In the records that follow, the lines from the one containing "u_core.r_if_pd | 7 |" to the one containing "timing repair buffer", inclusive, are to be given again exactly.

Collected data entries:
▽
File: src/rtl/load_issue_ctrl_pkg.sv
// Shared types for the load issue controller: queue entry, FSM state,
// ROB sizing and the wrap-aware "younger than branch" age test.
package load_issue_ctrl_pkg;

  localparam int ROB_DEPTH = 16;
  localparam int ROB_AW    = $clog2(ROB_DEPTH);
  localparam int TAG_W     = 5;
  localparam int PREG_W    = 7;

  typedef struct packed {
    logic              valid;
    logic [TAG_W-1:0]  rob_tag;
    logic [PREG_W-1:0] pd;
    logic [31:0]       addr;
    logic [2:0]        func3;
  } ldq_entry_t;

  typedef enum logic {
    LD_IDLE,
    LD_BUSY
  } ld_state_t;

  // Distance from the branch, both measured mod ROB_DEPTH; the branch
  // itself lands at the top of the range and so is never younger.
  function automatic logic rob_is_younger(
    input logic [TAG_W-1:0] t,
    input logic [TAG_W-1:0] mp_tag,
    input logic [TAG_W-1:0] curr_tag
  );
    logic [ROB_AW-1:0] w_one;
    logic [ROB_AW-1:0] w_dt;
    logic [ROB_AW-1:0] w_dc;
    w_one = ROB_AW'(1);
    w_dt  = t[ROB_AW-1:0] - mp_tag[ROB_AW-1:0] - w_one;
    w_dc  = curr_tag[ROB_AW-1:0] - mp_tag[ROB_AW-1:0] - w_one;
    return w_dt < w_dc;
  endfunction

endpackage

File: src/rtl/load_issue_ctrl_if.sv
// Bundle of RS request, memory, writeback, flush and status signals.
// master = RS/memory/ROB side, slave = load_issue_ctrl.
interface load_issue_ctrl_if #(
  parameter int DEPTH = 4
);
  import load_issue_ctrl_pkg::*;

  localparam int CW = $clog2(DEPTH) + 1;

  logic              in_valid;
  logic              in_ready;
  logic [TAG_W-1:0]  in_rob_tag;
  logic [PREG_W-1:0] in_pd;
  logic [31:0]       in_addr;
  logic [2:0]        in_func3;
  logic              mem_issue;
  logic [31:0]       mem_addr;
  logic [2:0]        mem_func3;
  logic              mem_valid;
  logic [31:0]       mem_data;
  logic              done_valid;
  logic [TAG_W-1:0]  done_rob_tag;
  logic [PREG_W-1:0] done_pd;
  logic [31:0]       done_data;
  logic              mispredict;
  logic [TAG_W-1:0]  mispredict_tag;
  logic [TAG_W-1:0]  curr_rob_tag;
  logic              busy;
  logic [CW-1:0]     count;

  modport master (
    output in_valid, in_rob_tag, in_pd, in_addr, in_func3,
    output mem_valid, mem_data,
    output mispredict, mispredict_tag, curr_rob_tag,
    input  in_ready, mem_issue, mem_addr, mem_func3,
    input  done_valid, done_rob_tag, done_pd, done_data,
    input  busy, count
  );

  modport slave (
    input  in_valid, in_rob_tag, in_pd, in_addr, in_func3,
    input  mem_valid, mem_data,
    input  mispredict, mispredict_tag, curr_rob_tag,
    output in_ready, mem_issue, mem_addr, mem_func3,
    output done_valid, done_rob_tag, done_pd, done_data,
    output busy, count
  );

endinterface

File: src/rtl/load_issue_ctrl_ldq.sv
// Circular load queue: storage, head/tail, flush invalidation, head skip.
// Ports: i_enq/i_in write at tail, i_pop/i_idle advance head, o_* status.
module load_issue_ctrl_ldq
  import load_issue_ctrl_pkg::*;
#(
  parameter int DEPTH = 4,
  localparam int PW = $clog2(DEPTH),
  localparam int CW = PW + 1
) (
  input  logic             clk,
  input  logic             reset,
  input  logic             i_enq,
  input  ldq_entry_t       i_in,
  input  logic             i_flush,
  input  logic [TAG_W-1:0] i_mp_tag,
  input  logic [TAG_W-1:0] i_curr_tag,
  input  logic             i_idle,
  input  logic             i_pop,
  output logic             o_ready,
  output logic             o_alloc,
  output ldq_entry_t       o_head,
  output logic [CW-1:0]    o_count
);

  localparam logic [PW:0] P_ONE = (PW+1)'(1);

  ldq_entry_t  r_q [DEPTH];
  logic [PW:0] r_head;
  logic [PW:0] r_tail;

  logic [PW:0]   w_occ;
  logic [PW-1:0] w_hidx;
  logic [PW-1:0] w_tidx;
  logic          w_skip;
  logic          w_adv;

  // Pointers carry one extra bit so full and empty differ.
  assign w_occ   = r_tail - r_head;
  assign w_hidx  = r_head[PW-1:0];
  assign w_tidx  = r_tail[PW-1:0];
  assign o_alloc = (w_occ != '0);
  assign o_ready = (w_occ < CW'(DEPTH));
  assign o_head  = r_q[w_hidx];

  // Flushed slots stay allocated until head walks past them.
  assign w_skip = i_idle && o_alloc && !o_head.valid;
  assign w_adv  = w_skip || i_pop;

  always_comb begin
    o_count = '0;
    for (int i = 0; i < DEPTH; i++)
      o_count = o_count + CW'(r_q[i].valid);
  end

  always_ff @(posedge clk or posedge reset) begin
    if (reset) begin
      for (int i = 0; i < DEPTH; i++)
        r_q[i] <= '0;
      r_head <= '0;
      r_tail <= '0;
    end else begin
      for (int i = 0; i < DEPTH; i++)
        if (i_flush && r_q[i].valid &&
            rob_is_younger(r_q[i].rob_tag, i_mp_tag, i_curr_tag))
          r_q[i].valid <= 1'b0;
      if (i_pop)
        r_q[w_hidx].valid <= 1'b0;
      if (i_enq) begin
        r_q[w_tidx]       <= i_in;
        r_q[w_tidx].valid <= !(i_flush &&
          rob_is_younger(i_in.rob_tag, i_mp_tag, i_curr_tag));
        r_tail <= r_tail + P_ONE;
      end
      if (w_adv)
        r_head <= r_head + P_ONE;
    end
  end

endmodule

File: src/rtl/load_issue_ctrl.sv
// Load issue controller: queues loads, issues one at a time, returns done.
// Ports: clk, reset, bus (slave) carrying request/memory/done/flush/status.
module load_issue_ctrl
  import load_issue_ctrl_pkg::*;
#(
  parameter int DEPTH = 4
) (
  input logic              clk,
  input logic              reset,
  load_issue_ctrl_if.slave bus
);

  localparam int CW = $clog2(DEPTH) + 1;

  ld_state_t         r_state;
  ld_state_t         w_state_n;
  logic [TAG_W-1:0]  r_if_tag;
  logic [PREG_W-1:0] r_if_pd;
  logic              r_kill;
  logic              r_done_valid;
  logic [TAG_W-1:0]  r_done_tag;
  logic [PREG_W-1:0] r_done_pd;
  logic [31:0]       r_done_data;

  ldq_entry_t        w_in;
  ldq_entry_t        w_head;
  logic              w_alloc;
  logic              w_ready;
  logic [CW-1:0]     w_count;
  logic              w_enq;
  logic              w_issue;
  logic              w_pop;
  logic              w_done_set;
  logic              w_head_fl;
  logic              w_if_fl;

  assign w_enq = bus.in_valid && w_ready;

  always_comb begin
    w_in         = '0;
    w_in.valid   = 1'b1;
    w_in.rob_tag = bus.in_rob_tag;
    w_in.pd      = bus.in_pd;
    w_in.addr    = bus.in_addr;
    w_in.func3   = bus.in_func3;
  end

  load_issue_ctrl_ldq #(
    .DEPTH(DEPTH)
  ) u_ldq (
    .clk       (clk),
    .reset     (reset),
    .i_enq     (w_enq),
    .i_in      (w_in),
    .i_flush   (bus.mispredict),
    .i_mp_tag  (bus.mispredict_tag),
    .i_curr_tag(bus.curr_rob_tag),
    .i_idle    (r_state == LD_IDLE),
    .i_pop     (w_pop),
    .o_ready   (w_ready),
    .o_alloc   (w_alloc),
    .o_head    (w_head),
    .o_count   (w_count)
  );

  assign w_head_fl = bus.mispredict &&
    rob_is_younger(w_head.rob_tag, bus.mispredict_tag, bus.curr_rob_tag);
  assign w_if_fl = bus.mispredict &&
    rob_is_younger(r_if_tag, bus.mispredict_tag, bus.curr_rob_tag);

  always_comb begin
    w_state_n  = r_state;
    w_issue    = 1'b0;
    w_pop      = 1'b0;
    w_done_set = 1'b0;
    unique case (r_state)
      LD_IDLE: begin
        // A head being flushed this cycle must not reach memory.
        if (w_alloc && w_head.valid && !w_head_fl) begin
          w_issue   = 1'b1;
          w_state_n = LD_BUSY;
        end
      end
      LD_BUSY: begin
        if (bus.mem_valid) begin
          w_pop      = 1'b1;
          w_done_set = !(r_kill || w_if_fl);
          w_state_n  = LD_IDLE;
        end
      end
      default: w_state_n = LD_IDLE;
    endcase
  end

  always_ff @(posedge clk or posedge reset) begin
    if (reset) begin
      r_state      <= LD_IDLE;
      r_if_tag     <= '0;
      r_if_pd      <= '0;
      r_kill       <= 1'b0;
      r_done_valid <= 1'b0;
      r_done_tag   <= '0;
      r_done_pd    <= '0;
      r_done_data  <= '0;
    end else begin
      r_state      <= w_state_n;
      r_done_valid <= w_done_set;
      if (w_issue) begin
        r_if_tag <= w_head.rob_tag;
        r_if_pd  <= w_head.pd;
      end
      if (r_state == LD_BUSY) begin
        if (bus.mem_valid)
          r_kill <= 1'b0;
        else if (w_if_fl)
          r_kill <= 1'b1;
      end
      if (w_done_set) begin
        r_done_tag  <= r_if_tag;
        r_done_pd   <= r_if_pd;
        r_done_data <= bus.mem_data;
      end
    end
  end

  assign bus.in_ready     = w_ready;
  assign bus.mem_issue    = w_issue;
  assign bus.mem_addr     = w_head.addr;
  assign bus.mem_func3    = w_head.func3;
  assign bus.done_valid   = r_done_valid;
  assign bus.done_rob_tag = r_done_tag;
  assign bus.done_pd      = r_done_pd;
  assign bus.done_data    = r_done_data;
  assign bus.busy         = (r_state == LD_BUSY);
  assign bus.count        = w_count;

endmodule

File: src/flat_wrapper.sv
// flat-port wrapper written by rule: the top's interface ports become plain ports
module load_issue_ctrl_flat import load_issue_ctrl_pkg::*;
#(
  parameter int DEPTH = 4
)
  (clk, reset, bus_in_valid, bus_in_rob_tag, bus_in_pd, bus_in_addr, bus_in_func3, bus_mem_valid, bus_mem_data, bus_mispredict, bus_mispredict_tag, bus_curr_rob_tag, bus_in_ready, bus_mem_issue, bus_mem_addr, bus_mem_func3, bus_done_valid, bus_done_rob_tag, bus_done_pd, bus_done_data, bus_busy, bus_count);
  load_issue_ctrl_if #(.DEPTH(DEPTH)) bus_i ();
  input logic clk;
  input logic reset;
  input wire logic [$bits(bus_i.in_valid)-1:0] bus_in_valid;
  input wire logic [$bits(bus_i.in_rob_tag)-1:0] bus_in_rob_tag;
  input wire logic [$bits(bus_i.in_pd)-1:0] bus_in_pd;
  input wire logic [$bits(bus_i.in_addr)-1:0] bus_in_addr;
  input wire logic [$bits(bus_i.in_func3)-1:0] bus_in_func3;
  input wire logic [$bits(bus_i.mem_valid)-1:0] bus_mem_valid;
  input wire logic [$bits(bus_i.mem_data)-1:0] bus_mem_data;
  input wire logic [$bits(bus_i.mispredict)-1:0] bus_mispredict;
  input wire logic [$bits(bus_i.mispredict_tag)-1:0] bus_mispredict_tag;
  input wire logic [$bits(bus_i.curr_rob_tag)-1:0] bus_curr_rob_tag;
  output wire logic [$bits(bus_i.in_ready)-1:0] bus_in_ready;
  output wire logic [$bits(bus_i.mem_issue)-1:0] bus_mem_issue;
  output wire logic [$bits(bus_i.mem_addr)-1:0] bus_mem_addr;
  output wire logic [$bits(bus_i.mem_func3)-1:0] bus_mem_func3;
  output wire logic [$bits(bus_i.done_valid)-1:0] bus_done_valid;
  output wire logic [$bits(bus_i.done_rob_tag)-1:0] bus_done_rob_tag;
  output wire logic [$bits(bus_i.done_pd)-1:0] bus_done_pd;
  output wire logic [$bits(bus_i.done_data)-1:0] bus_done_data;
  output wire logic [$bits(bus_i.busy)-1:0] bus_busy;
  output wire logic [$bits(bus_i.count)-1:0] bus_count;
  assign bus_i.in_valid = bus_in_valid;
  assign bus_i.in_rob_tag = bus_in_rob_tag;
  assign bus_i.in_pd = bus_in_pd;
  assign bus_i.in_addr = bus_in_addr;
  assign bus_i.in_func3 = bus_in_func3;
  assign bus_i.mem_valid = bus_mem_valid;
  assign bus_i.mem_data = bus_mem_data;
  assign bus_i.mispredict = bus_mispredict;
  assign bus_i.mispredict_tag = bus_mispredict_tag;
  assign bus_i.curr_rob_tag = bus_curr_rob_tag;
  assign bus_in_ready = bus_i.in_ready;
  assign bus_mem_issue = bus_i.mem_issue;
  assign bus_mem_addr = bus_i.mem_addr;
  assign bus_mem_func3 = bus_i.mem_func3;
  assign bus_done_valid = bus_i.done_valid;
  assign bus_done_rob_tag = bus_i.done_rob_tag;
  assign bus_done_pd = bus_i.done_pd;
  assign bus_done_data = bus_i.done_data;
  assign bus_busy = bus_i.busy;
  assign bus_count = bus_i.count;
  load_issue_ctrl #(.DEPTH(DEPTH)) u_core (.clk(clk), .reset(reset), .bus(bus_i));
endmodule
File: config.mk
export PLATFORM = sky130hd
export DESIGN_NAME = load_issue_ctrl_flat
export DESIGN_NICKNAME = d
export VERILOG_FILES = /design/src/rtl/load_issue_ctrl_pkg.sv /design/src/rtl/load_issue_ctrl_if.sv /design/src/rtl/load_issue_ctrl_ldq.sv /design/src/rtl/load_issue_ctrl.sv /design/src/flat_wrapper.sv
export SDC_FILE = /design/constraint.sdc
export NUM_CORES = 1
export LEC_CHECK = 0
export BUFFER_PORTS_ARGS = -buffer_cell sky130_fd_sc_hd__clkbuf_2
export CAP_MARGIN = 5
export CORE_UTILIZATION = 50
export CTS_CLUSTER_SIZE = 28
export DETAILED_ROUTE_END_ITERATION = 8
export GPL_TIMING_DRIVEN = 0
export PLACE_DENSITY = 0.78
export SLEW_MARGIN = 20
export SYNTH_ARGS = -nofsm -noshare
export SYNTH_HDL_FRONTEND = slang
export SYNTH_SLANG_ARGS = --single-unit
File: constraint.sdc
create_clock -name clk -period 8.17 [get_ports clk]
set_input_delay 1.2255 -clock clk [delete_from_list [all_inputs] [get_ports clk]]
set_output_delay 1.2255 -clock clk [all_outputs]
set_load 0.02 [all_outputs]
==> impl_metrics.csv, run 1 <==
group,metric,value,unit
layout,drive_gt1_frac,0.5359,
route,drt-pass1-iter-count,4,
synthesis,ys_seq_area_frac,0.5111,
global_routing,overflow,0,
critical_path,setup.worst_path.start,"u_core.u_ldq.r_head[0]$_DFFE_PP0P_",
sta,hold_violations,0,
critical_path,end_kind,"primary output",
synthesis,yosysUniqueCellTypes,39,
floorplanning,core_area,24530,sq um
sta,worst-slew-pin-transition,0.9189,ns
synthesis,mappedNetlistArea,12580,sq um
critical_path,ff2ff_setup_slack,3.42,ns
critical_path,reg2regPathDepth,14,
synthesis,yosysTopAreaCell,"dfrtp_1",
layout,layout_commonest_cell,"dfrtp_1",
route,ant_nets,0,
critical_path,worstPathBufferInverterCount,6,
floorplanning,start_util,0.5129,
clock_network,cts_setup_buffers,0,
clock_network,cts_tree,"yes",
global_routing,antenna_found_initial,1,
layout,nets,1187,
clock_network,cts_resized,0,
synthesis,synth_area_leaders,"dfrtp_1 (51%), mux2_2 (18%), mux4_2 (8.6%), mux2_4 (4.7%), ha_1 (4.2%)",
critical_path,cp_slowest_stage_delay,0.70,ns
clock_network,htreeDepth,1,
pwr,p_leak,7.059,nW
global_routing,grt_usage,0.2072,
floorplanning,die_h,160.6,um
sta,rsz0062_at_grt,"no",
critical_path,crit_chain,"clkbuf_1, buf_1, mux4_2, ha_1, inv_1, fa_1, inv_1, ha_1, a21oi_1, maj3_1, maj3_1, a21oi_2, buf_2, clkbuf_2",
clock_network,clkLatencyLatePin,0.53,ns
route,dr.first_iter.drc_count,274,
sta,drv_slew,0,
sta,finalClockSkew,0.01157,ns
route,viasPerCell,5.363,
floorplanning,num_rows,57,
place,port_buffers,176,
clock_network,root_buffer,"clkbuf_16",
clock_network,path_clk_slew,0.06,ns
pwr,power.density,455.5,nW/um^2
clock_network,cts_max_path_buffers,3,
place,place_hpwl,18570,um
clock_network,cts_sinks,257,
outcome,status,"finished clean",
sta,period_share,0.7631,
critical_path,crit_family,"buffers and inverters",
synthesis,yosysWarnings,0,
sta,slew_headroom,0.3874,
place,gp_congestion,0.8186,
run,cap_violations,0,
critical_path,critPathMaxFanout,10,
sta,setup_tns,0,ns
critical_path,path_class,"register to primary output",
synthesis,syn-instance-count,827,
pwr,peakVddDrop,0.2951,mV
route,post-route-drc-count,0,
global_routing,grt_pass1_vias,8038,
synthesis,ys_seq_elements,257,
clock_network,hold_buffers,0,
floorplanning,die_area,25800,sq um
sta,setup_viol,0,
floorplanning,ioPinCount,180,
synthesis,synth_top_area_share,0.5111,
critical_path,rr_startpoint,"u_core.u_ldq.r_head[0]$_DFFE_PP0P_",
synthesis,syn_nets,973,
clock_network,cts_buffers,27,
hold_path,hold_path_class,"register to register",
route,wl_per_cell,18.60,um
global_routing,grt_max_degree,37,
layout,finish.utilization,0.6101,
floorplanning,die_w,160.6,um
global_routing,grt_pass1_wl,42100,um
critical_path,start_kind,"register",
critical_path,cp_num_cells,14,
hold_path,hold_depth,1,
layout,final_cell_mix,"dfrtp_1 (257), mux2_2 (203), clkbuf_2 (177)",
critical_path,slowest_stage,"buf_1",
sta,finalHoldWorstSlack,0.4891,ns
critical_path,crit_required,6.94,ns
layout,areaGrowthSynthToFinish,18.96,%
hold_path,min_from,"u_core.r_if_pd[2]$_DFFE_PP0P_",
place,pre_cts_ws,2.365,ns
critical_path,worstPathArrival,5.01,ns
route,routed_wl,25730,um
sta,layout_min_cycle_time,6.235,ns
sta,max_freq,0.1604,GHz
route,via_count,7417,
synthesis,synth.avg_cell_area,15.21,sq um
sta,worst_slack,1.935,ns
## Yosys cell counts
cell type / n
mux4_2: 48
mux2_4: 39
buf_2: 5
mux2i_1: 1
nand2_1: 16
nor2_1: 3
clkbuf_2: 1
o211ai_1: 1
inv_1: 34
fa_1: 10
mux2_2: 203
and3_4: 1
xnor3_1: 1
and2_4: 1
buf_4: 35
a311o_1: 1
a41o_1: 4
dfrtp_1: 257
buf_6: 4
a21oi_2: 1
nand3_1: 1
o21ai_0: 4
nor2b_1: 1
a41oi_1: 1
a311oi_4: 1
xnor2_1: 12
ha_1: 42
a21o_1: 10
a31oi_1: 1
and2_1: 2
xor3_1: 1
or3_4: 1
buf_1: 14
mux2_1: 2
clkbuf_1: 17
a21oi_1: 18
maj3_1: 13
xor2_1: 13
nand2b_1: 7
## sequential cells by signal, summed over array words and instances (netlist names)
| register | cells |
|---|---|
| u_core.bus.busy | 1 |
| u_core.bus.done_data | 32 |
| u_core.bus.done_pd | 7 |
| u_core.bus.done_rob_tag | 5 |
| u_core.bus.done_valid | 1 |
| u_core.r_if_pd | 7 |
| u_core.r_if_tag | 5 |
| u_core.r_kill | 1 |
| u_core.u_ldq.r_head | 3 |
| u_core.u_ldq.r_q | 192 |
| u_core.u_ldq.r_tail | 3 |
## kinds of logic (layout without fill, tap and decap cells)
group                      Yosys count  after routing  share of synthesized area
buffers and inverters              110            341                    0.04624
and+or+nand+nor                     33             33                    0.01352
xor gates and xnor gates            27             27                    0.02108
other                                0              1                          0
muxes                              293            293                     0.3167
DFF                                257            257                     0.5111
AOI/OAI and AO/OA                   42             42                    0.02327
adders and majority gates           65             65                    0.06802
## worst paths after layout
| path | endpoint |
|---|---|
| setup / recovery | bus_mem_issue |
| hold / removal | u_core.r_if_pd[2]$_DFFE_PP0P_ |
| setup reg to reg | u_core.r_if_tag[0]$_DFFE_PP0P_ |
| hold reg to reg | u_core.r_if_pd[2]$_DFFE_PP0P_ |
| max in group asynchronous | u_core.bus.done_data[8]$_DFFE_PP0P_ |
| min in group asynchronous | u_core.u_ldq.r_q[74]$_DFFE_PP0P_ |
## where the power goes
part           total (mW)  switching (mW)  internal [mW]  leakage, nW
Combinational        3.34            1.54           1.80         3.51
Clock                1.21           0.483          0.730        0.438
Sequential           2.26           0.342           1.92         3.11
Total                6.82            2.36           4.45         7.06
## final cells by class
class                      count  area, sq um
clock inverter                 7        92.59
tap                          324        405.4
clock buffer                  39        790.8
sequential                   257         6431
fill                        1893         9565
antenna                        1        2.502
multi-input combinational    460         5569
inverter                      34        131.4
timing repair buffer         185         1091
buffer                        76        454.2
## layer usage
layer,GRT usage,vias to the layer above,share of wire
li1,-,3375,-
met2,0.3605,179,0.50
met4,0.04026,0,0.017
met3,0.04468,33,0.058
met1,0.2679,3830,0.43
met5,0,-,0
## stage by stage
stage / total power [mW] / instances / instance area [sq um]
6_report: 6.817 / 1383 / 14970
5_1_grt: 7.253 / 1382 / 14970
4_1_cts: 6.904 / 1382 / 14970
3_5_place_dp: 5.650 / 1336 / 14080
3_3_place_gp: 5.521 / 1327 / 13870
2_1_floorplan: 4.781 / 827 / 12590
Power figures use the tool's default switching activity.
△
▶ [Exercise response]
| u_core.r_if_pd | 7 |
| u_core.r_if_tag | 5 |
| u_core.r_kill | 1 |
| u_core.u_ldq.r_head | 3 |
| u_core.u_ldq.r_q | 192 |
| u_core.u_ldq.r_tail | 3 |
## kinds of logic (layout without fill, tap and decap cells)
group                      Yosys count  after routing  share of synthesized area
buffers and inverters              110            341                    0.04624
and+or+nand+nor                     33             33                    0.01352
xor gates and xnor gates            27             27                    0.02108
other                                0              1                          0
muxes                              293            293                     0.3167
DFF                                257            257                     0.5111
AOI/OAI and AO/OA                   42             42                    0.02327
adders and majority gates           65             65                    0.06802
## worst paths after layout
| path | endpoint |
|---|---|
| setup / recovery | bus_mem_issue |
| hold / removal | u_core.r_if_pd[2]$_DFFE_PP0P_ |
| setup reg to reg | u_core.r_if_tag[0]$_DFFE_PP0P_ |
| hold reg to reg | u_core.r_if_pd[2]$_DFFE_PP0P_ |
| max in group asynchronous | u_core.bus.done_data[8]$_DFFE_PP0P_ |
| min in group asynchronous | u_core.u_ldq.r_q[74]$_DFFE_PP0P_ |
## where the power goes
part           total (mW)  switching (mW)  internal [mW]  leakage, nW
Combinational        3.34            1.54           1.80         3.51
Clock                1.21           0.483          0.730        0.438
Sequential           2.26           0.342           1.92         3.11
Total                6.82            2.36           4.45         7.06
## final cells by class
class                      count  area, sq um
clock inverter                 7        92.59
tap                          324        405.4
clock buffer                  39        790.8
sequential                   257         6431
fill                        1893         9565
antenna                        1        2.502
multi-input combinational    460         5569
inverter                      34        131.4
timing repair buffer         185         1091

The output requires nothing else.